WORK INSTRUCTION ▸
Pull every line with "lreplace" from the entries below.

(Extracted data entries)
____________

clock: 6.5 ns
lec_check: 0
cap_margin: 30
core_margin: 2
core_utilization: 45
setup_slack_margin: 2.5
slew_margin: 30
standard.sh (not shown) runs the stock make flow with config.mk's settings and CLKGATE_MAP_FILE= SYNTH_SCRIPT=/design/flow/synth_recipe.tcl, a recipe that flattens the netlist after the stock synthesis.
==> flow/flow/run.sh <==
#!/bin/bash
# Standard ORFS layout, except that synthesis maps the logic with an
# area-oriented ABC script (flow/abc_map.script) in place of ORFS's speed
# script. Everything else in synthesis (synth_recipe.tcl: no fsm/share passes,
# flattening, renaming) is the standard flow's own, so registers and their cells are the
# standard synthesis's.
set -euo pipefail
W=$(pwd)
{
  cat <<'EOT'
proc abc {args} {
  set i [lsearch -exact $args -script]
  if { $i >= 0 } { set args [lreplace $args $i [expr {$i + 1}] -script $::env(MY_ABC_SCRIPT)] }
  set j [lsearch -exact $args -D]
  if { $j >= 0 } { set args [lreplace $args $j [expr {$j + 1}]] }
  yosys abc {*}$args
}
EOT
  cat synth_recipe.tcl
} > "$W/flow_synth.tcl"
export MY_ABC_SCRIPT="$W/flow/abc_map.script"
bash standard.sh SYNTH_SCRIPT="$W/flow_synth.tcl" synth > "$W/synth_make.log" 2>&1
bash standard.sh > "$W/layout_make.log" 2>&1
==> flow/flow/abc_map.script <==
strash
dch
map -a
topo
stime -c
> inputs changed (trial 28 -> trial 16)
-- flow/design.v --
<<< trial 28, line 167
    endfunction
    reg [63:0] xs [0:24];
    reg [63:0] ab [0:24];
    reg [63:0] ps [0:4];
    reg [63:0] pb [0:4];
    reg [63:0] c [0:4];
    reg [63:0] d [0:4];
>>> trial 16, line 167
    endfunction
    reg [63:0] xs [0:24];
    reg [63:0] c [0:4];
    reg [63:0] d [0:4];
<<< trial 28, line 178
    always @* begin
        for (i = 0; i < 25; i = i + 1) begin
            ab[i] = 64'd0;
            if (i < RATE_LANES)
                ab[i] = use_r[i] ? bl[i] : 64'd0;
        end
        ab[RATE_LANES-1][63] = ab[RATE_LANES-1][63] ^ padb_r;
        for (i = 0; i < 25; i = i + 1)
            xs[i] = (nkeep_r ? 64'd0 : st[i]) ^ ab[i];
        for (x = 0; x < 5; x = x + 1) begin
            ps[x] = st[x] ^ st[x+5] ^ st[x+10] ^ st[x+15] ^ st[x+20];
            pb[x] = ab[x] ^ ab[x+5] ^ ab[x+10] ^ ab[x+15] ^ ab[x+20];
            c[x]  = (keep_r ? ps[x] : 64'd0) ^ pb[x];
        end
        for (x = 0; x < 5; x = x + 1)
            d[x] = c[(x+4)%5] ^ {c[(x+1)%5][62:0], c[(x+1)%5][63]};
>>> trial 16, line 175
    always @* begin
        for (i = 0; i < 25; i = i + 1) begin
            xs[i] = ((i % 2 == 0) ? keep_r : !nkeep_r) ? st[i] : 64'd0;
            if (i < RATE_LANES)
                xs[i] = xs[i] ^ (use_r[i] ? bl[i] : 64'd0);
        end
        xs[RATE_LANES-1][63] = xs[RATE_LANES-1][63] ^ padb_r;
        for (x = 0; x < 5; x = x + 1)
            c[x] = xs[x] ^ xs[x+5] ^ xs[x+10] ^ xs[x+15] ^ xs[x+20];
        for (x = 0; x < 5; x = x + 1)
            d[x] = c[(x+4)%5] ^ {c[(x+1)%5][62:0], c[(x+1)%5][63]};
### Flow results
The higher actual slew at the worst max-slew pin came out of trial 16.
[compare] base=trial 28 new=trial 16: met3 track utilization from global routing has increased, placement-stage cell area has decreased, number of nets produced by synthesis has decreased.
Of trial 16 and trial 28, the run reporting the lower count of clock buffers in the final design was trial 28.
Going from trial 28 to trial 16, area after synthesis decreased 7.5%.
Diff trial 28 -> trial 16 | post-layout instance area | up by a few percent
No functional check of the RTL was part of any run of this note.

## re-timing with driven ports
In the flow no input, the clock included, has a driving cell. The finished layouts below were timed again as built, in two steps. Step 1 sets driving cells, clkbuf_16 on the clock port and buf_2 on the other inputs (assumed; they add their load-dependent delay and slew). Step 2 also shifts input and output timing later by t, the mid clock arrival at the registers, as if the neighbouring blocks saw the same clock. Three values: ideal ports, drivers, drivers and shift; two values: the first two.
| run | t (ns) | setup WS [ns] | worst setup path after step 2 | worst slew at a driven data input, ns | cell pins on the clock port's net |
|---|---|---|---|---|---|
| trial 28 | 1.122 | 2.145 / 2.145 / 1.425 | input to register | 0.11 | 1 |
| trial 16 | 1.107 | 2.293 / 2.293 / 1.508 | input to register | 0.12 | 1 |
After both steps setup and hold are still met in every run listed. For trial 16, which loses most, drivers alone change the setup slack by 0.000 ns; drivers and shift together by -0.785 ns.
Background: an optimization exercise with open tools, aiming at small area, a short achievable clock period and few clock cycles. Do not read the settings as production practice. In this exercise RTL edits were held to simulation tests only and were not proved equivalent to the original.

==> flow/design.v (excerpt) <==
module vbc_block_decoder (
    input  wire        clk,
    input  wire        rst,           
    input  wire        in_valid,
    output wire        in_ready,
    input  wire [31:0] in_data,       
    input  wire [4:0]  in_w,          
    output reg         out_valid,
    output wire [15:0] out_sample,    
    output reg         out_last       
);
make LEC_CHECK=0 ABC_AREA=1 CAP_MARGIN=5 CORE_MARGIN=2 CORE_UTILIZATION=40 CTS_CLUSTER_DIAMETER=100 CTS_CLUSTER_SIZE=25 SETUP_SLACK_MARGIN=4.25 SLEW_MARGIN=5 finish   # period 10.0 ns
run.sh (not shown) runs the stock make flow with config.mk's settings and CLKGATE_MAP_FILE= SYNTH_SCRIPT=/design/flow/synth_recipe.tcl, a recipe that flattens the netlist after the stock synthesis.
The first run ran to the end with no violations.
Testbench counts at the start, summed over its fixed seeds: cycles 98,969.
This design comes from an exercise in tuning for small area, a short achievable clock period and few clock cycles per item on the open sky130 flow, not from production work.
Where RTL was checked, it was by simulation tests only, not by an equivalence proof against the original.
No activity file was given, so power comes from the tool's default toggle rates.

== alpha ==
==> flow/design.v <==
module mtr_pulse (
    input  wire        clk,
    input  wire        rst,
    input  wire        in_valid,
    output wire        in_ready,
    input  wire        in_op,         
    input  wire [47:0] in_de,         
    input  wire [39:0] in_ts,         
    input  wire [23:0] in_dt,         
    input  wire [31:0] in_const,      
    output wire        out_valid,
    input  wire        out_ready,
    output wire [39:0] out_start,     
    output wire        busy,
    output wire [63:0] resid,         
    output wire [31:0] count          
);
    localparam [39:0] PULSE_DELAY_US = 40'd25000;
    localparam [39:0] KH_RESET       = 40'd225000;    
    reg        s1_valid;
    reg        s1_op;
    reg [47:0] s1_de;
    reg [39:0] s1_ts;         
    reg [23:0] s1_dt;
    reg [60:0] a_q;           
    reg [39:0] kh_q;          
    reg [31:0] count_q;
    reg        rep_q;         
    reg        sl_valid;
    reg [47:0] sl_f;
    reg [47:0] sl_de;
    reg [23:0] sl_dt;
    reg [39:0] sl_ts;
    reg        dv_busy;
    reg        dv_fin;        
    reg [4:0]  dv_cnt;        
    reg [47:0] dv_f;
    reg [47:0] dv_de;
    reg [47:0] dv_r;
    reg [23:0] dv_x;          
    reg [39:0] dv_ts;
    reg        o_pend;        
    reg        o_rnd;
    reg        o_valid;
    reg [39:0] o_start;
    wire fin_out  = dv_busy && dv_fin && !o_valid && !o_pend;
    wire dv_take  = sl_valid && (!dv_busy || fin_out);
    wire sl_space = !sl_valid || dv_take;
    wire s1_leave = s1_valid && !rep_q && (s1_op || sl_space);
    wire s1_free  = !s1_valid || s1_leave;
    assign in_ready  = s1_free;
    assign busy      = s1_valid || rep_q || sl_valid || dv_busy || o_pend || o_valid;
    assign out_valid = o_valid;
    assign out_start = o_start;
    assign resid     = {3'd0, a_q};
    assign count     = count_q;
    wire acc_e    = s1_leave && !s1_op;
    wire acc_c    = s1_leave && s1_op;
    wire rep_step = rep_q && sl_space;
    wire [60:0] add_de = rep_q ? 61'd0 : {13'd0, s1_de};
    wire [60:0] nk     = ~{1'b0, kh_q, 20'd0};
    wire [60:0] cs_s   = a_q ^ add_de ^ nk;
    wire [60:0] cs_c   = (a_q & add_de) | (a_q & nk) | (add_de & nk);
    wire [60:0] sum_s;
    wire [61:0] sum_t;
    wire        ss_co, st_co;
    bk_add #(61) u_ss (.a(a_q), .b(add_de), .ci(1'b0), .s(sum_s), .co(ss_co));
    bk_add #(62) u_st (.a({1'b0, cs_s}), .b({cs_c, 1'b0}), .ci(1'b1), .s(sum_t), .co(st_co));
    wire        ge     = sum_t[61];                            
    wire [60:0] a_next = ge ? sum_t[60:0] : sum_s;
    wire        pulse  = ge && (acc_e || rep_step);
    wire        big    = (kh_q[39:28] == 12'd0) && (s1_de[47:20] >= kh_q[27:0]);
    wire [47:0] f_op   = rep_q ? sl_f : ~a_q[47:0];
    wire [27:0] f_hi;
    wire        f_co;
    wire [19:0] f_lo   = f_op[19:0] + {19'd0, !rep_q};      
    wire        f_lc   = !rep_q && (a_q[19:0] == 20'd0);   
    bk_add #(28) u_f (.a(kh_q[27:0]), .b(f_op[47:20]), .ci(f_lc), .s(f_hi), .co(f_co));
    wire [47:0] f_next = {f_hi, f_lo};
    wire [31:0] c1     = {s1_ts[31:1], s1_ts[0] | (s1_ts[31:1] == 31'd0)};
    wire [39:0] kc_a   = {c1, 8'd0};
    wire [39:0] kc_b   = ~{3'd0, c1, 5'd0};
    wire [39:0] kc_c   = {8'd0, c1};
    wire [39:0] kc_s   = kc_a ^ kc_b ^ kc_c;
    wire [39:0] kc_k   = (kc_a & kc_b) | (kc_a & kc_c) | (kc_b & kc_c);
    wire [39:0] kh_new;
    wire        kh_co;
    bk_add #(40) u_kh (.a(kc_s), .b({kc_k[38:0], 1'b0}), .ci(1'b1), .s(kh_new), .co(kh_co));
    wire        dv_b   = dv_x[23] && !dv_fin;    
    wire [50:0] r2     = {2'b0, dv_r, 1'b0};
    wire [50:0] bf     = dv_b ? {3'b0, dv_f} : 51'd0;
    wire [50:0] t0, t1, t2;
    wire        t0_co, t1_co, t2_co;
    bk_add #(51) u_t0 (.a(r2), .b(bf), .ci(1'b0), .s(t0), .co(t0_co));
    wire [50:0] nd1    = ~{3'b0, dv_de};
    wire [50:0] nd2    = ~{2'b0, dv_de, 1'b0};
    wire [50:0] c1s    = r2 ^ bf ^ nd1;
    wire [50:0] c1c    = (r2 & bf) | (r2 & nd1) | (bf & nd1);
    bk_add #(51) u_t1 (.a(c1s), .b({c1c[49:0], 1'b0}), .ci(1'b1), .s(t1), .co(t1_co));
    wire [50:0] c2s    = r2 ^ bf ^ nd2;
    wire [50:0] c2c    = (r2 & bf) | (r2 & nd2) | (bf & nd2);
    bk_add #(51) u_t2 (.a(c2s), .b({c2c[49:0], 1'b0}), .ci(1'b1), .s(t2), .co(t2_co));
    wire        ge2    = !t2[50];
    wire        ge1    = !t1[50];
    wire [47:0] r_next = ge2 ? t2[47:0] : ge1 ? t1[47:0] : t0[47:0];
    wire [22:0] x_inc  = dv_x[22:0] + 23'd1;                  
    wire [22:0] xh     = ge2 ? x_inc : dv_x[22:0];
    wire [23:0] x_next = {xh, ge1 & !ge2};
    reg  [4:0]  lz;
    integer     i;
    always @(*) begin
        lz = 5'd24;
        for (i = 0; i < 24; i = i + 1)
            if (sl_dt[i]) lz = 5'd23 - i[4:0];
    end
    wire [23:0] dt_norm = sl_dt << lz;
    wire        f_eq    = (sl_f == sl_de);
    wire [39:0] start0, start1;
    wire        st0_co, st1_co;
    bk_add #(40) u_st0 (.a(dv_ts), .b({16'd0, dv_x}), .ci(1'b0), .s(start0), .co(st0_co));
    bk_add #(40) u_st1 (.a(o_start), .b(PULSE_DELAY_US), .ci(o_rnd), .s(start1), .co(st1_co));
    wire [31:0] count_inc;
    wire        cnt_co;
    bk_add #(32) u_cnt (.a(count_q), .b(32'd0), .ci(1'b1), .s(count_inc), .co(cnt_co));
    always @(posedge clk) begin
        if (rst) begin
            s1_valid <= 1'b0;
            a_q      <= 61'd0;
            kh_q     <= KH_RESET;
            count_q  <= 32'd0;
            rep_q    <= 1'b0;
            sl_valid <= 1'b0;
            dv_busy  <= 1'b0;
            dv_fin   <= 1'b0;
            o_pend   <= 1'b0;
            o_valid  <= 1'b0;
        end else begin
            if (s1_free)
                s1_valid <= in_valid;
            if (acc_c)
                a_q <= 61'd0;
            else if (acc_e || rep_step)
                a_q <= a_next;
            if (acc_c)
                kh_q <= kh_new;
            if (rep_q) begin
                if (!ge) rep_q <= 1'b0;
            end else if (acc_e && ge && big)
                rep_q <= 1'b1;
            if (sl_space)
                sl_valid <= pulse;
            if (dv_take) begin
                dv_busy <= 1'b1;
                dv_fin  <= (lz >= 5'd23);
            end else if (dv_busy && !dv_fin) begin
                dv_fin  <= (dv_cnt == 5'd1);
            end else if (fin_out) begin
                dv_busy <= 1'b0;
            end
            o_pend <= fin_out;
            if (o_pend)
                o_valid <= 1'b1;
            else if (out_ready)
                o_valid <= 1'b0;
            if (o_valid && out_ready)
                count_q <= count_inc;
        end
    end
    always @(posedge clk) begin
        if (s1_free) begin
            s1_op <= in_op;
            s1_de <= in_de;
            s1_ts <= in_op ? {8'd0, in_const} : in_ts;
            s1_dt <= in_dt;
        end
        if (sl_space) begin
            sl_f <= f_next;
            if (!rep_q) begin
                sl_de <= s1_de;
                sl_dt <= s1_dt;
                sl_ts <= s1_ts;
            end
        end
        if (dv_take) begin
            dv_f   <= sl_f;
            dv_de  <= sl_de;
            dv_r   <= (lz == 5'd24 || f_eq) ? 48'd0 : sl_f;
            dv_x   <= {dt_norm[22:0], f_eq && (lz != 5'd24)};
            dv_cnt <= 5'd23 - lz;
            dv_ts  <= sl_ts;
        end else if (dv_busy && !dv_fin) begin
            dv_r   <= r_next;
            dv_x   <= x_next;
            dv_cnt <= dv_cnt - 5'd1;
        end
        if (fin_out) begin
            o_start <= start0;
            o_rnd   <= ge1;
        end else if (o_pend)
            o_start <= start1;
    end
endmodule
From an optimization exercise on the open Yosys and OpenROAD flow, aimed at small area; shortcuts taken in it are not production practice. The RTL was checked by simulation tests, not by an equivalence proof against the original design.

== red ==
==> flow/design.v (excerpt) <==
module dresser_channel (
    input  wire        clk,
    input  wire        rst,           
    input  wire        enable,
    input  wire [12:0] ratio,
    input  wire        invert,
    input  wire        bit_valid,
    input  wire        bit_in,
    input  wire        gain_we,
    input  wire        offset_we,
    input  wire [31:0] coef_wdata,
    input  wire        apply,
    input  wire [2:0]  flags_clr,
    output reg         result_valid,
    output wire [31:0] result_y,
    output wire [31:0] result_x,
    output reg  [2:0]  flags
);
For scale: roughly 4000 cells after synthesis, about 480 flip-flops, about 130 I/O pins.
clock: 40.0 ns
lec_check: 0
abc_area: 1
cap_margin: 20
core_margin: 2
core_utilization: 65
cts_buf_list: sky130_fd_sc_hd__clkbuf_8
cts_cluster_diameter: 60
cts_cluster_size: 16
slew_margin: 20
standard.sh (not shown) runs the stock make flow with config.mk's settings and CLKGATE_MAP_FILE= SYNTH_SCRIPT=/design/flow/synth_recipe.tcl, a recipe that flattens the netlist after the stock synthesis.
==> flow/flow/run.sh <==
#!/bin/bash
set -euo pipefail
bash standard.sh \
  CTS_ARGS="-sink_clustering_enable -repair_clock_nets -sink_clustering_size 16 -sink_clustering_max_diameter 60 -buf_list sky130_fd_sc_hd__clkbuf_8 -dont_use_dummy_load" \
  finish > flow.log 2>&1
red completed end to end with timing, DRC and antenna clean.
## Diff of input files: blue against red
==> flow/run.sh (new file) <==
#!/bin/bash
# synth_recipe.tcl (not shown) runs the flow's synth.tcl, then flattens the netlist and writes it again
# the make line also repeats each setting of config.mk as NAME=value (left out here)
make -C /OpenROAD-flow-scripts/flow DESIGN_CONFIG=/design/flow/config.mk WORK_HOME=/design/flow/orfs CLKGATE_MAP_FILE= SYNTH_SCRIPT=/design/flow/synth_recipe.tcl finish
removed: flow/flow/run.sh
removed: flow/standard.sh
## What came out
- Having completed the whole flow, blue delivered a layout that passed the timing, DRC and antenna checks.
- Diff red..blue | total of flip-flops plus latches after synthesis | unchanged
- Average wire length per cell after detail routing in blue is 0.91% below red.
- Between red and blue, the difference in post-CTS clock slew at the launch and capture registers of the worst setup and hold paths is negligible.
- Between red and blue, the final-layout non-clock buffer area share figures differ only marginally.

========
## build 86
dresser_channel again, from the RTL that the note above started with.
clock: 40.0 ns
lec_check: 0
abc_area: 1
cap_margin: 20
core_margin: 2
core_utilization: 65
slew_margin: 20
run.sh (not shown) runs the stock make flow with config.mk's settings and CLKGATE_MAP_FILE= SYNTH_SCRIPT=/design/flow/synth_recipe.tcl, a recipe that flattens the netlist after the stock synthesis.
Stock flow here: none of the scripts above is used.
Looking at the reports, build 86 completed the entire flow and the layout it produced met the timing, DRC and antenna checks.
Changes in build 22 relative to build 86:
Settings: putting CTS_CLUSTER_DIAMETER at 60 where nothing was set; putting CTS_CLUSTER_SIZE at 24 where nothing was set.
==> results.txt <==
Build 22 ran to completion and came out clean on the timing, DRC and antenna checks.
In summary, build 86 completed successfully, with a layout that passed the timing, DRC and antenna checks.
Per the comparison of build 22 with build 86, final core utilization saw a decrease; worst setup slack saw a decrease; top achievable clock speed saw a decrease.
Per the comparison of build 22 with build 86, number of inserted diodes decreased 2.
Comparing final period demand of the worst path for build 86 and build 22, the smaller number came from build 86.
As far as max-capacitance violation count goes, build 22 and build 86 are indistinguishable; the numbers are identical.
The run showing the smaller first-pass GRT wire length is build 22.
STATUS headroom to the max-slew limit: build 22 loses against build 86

____________

EXPECTED ANSWER ▸
  if { $i >= 0 } { set args [lreplace $args $i [expr {$i + 1}] -script $::env(MY_ABC_SCRIPT)] }
  if { $j >= 0 } { set args [lreplace $args $j [expr {$j + 1}]] }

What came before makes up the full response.